(RECORDS TO PROCESS)
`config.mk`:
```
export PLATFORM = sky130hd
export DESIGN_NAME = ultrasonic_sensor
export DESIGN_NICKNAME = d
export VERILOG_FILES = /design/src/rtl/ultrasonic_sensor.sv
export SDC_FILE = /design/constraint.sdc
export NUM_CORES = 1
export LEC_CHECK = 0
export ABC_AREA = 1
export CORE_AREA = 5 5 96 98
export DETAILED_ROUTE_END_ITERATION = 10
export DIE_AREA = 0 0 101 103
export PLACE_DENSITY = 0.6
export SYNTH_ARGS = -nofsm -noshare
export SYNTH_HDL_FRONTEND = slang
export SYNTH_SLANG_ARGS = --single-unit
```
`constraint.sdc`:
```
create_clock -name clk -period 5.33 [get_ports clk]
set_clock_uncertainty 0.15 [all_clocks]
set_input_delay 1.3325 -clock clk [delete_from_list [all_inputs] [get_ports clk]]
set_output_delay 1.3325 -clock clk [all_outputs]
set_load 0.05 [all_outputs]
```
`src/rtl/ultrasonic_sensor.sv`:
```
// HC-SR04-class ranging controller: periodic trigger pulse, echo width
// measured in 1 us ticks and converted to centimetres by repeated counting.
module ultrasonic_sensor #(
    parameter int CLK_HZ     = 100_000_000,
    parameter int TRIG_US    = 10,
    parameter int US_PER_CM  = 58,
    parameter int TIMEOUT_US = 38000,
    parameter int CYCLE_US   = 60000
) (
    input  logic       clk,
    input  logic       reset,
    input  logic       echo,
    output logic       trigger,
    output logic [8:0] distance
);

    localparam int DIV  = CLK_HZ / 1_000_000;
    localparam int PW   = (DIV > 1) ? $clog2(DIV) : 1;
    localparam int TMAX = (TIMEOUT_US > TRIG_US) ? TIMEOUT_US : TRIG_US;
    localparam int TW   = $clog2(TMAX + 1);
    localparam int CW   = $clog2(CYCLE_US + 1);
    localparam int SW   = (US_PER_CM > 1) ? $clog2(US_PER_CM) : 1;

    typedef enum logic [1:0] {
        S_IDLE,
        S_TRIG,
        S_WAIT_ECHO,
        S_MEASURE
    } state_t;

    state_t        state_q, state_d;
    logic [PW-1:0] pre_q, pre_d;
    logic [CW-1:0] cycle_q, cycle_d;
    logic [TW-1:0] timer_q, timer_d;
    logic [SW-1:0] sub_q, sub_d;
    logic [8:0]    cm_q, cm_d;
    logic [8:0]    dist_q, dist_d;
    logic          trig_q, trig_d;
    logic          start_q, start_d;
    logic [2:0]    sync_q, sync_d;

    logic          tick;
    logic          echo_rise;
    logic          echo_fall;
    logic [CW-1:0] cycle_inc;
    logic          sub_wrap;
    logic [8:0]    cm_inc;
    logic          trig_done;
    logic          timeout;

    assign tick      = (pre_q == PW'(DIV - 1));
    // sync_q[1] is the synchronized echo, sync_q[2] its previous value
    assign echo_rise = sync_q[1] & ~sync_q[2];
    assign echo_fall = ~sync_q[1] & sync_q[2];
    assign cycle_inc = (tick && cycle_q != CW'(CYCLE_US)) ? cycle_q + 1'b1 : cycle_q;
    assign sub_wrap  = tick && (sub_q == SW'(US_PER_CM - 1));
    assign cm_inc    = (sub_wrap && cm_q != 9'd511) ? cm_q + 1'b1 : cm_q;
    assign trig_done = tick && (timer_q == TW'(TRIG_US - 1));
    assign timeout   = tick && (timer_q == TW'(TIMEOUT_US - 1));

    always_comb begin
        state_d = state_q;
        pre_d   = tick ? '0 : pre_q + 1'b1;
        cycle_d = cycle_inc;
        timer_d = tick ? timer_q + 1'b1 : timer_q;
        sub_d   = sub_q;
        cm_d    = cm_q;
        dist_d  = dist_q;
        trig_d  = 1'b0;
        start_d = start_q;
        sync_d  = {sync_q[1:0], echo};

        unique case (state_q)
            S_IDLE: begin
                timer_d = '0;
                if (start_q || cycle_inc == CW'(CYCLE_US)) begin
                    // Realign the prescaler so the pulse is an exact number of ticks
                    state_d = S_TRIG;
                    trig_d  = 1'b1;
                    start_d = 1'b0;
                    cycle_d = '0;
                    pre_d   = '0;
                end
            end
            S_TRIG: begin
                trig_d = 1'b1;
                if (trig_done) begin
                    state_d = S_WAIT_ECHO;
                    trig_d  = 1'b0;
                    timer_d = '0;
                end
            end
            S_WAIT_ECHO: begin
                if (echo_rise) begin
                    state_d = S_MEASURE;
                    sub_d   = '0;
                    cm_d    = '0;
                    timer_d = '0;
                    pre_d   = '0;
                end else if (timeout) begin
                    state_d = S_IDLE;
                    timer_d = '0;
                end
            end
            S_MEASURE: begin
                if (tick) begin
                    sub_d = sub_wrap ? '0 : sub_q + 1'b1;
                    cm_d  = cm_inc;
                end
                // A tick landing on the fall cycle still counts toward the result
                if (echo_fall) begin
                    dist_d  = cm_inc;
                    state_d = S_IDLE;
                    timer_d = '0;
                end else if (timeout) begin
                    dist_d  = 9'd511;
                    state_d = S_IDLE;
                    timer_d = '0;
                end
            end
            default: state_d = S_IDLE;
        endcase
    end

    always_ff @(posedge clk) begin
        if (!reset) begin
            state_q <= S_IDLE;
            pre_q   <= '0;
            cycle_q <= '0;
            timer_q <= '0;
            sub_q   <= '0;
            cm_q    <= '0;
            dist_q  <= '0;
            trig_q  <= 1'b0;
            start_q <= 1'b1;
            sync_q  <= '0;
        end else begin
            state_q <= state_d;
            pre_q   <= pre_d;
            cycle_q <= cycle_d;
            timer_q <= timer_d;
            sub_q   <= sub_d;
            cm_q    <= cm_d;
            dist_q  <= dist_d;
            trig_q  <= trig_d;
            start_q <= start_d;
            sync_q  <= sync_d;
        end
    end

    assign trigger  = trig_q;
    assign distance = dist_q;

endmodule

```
(End RECORDS TO PROCESS)
(RECORDS TO PROCESS)
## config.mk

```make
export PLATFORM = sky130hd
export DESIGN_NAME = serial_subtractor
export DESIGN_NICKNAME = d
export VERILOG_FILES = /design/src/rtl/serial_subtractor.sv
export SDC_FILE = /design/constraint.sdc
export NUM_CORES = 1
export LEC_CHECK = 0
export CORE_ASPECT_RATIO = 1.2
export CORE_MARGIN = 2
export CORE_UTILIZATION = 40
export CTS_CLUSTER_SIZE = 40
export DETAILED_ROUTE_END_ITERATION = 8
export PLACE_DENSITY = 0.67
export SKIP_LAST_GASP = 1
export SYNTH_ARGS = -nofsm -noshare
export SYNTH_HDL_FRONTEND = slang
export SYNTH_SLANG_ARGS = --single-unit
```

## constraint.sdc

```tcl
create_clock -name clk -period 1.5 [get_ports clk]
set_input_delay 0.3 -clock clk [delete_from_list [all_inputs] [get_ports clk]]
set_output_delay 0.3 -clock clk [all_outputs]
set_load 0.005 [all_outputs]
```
(End RECORDS TO PROCESS)
| DESCRIPTION OF THE TASK |
Copy every line of the entries in which "trigger" can be found.

| RESPONSE TO THE TASK |
// HC-SR04-class ranging controller: periodic trigger pulse, echo width
    output logic       trigger,
    assign trigger  = trig_q;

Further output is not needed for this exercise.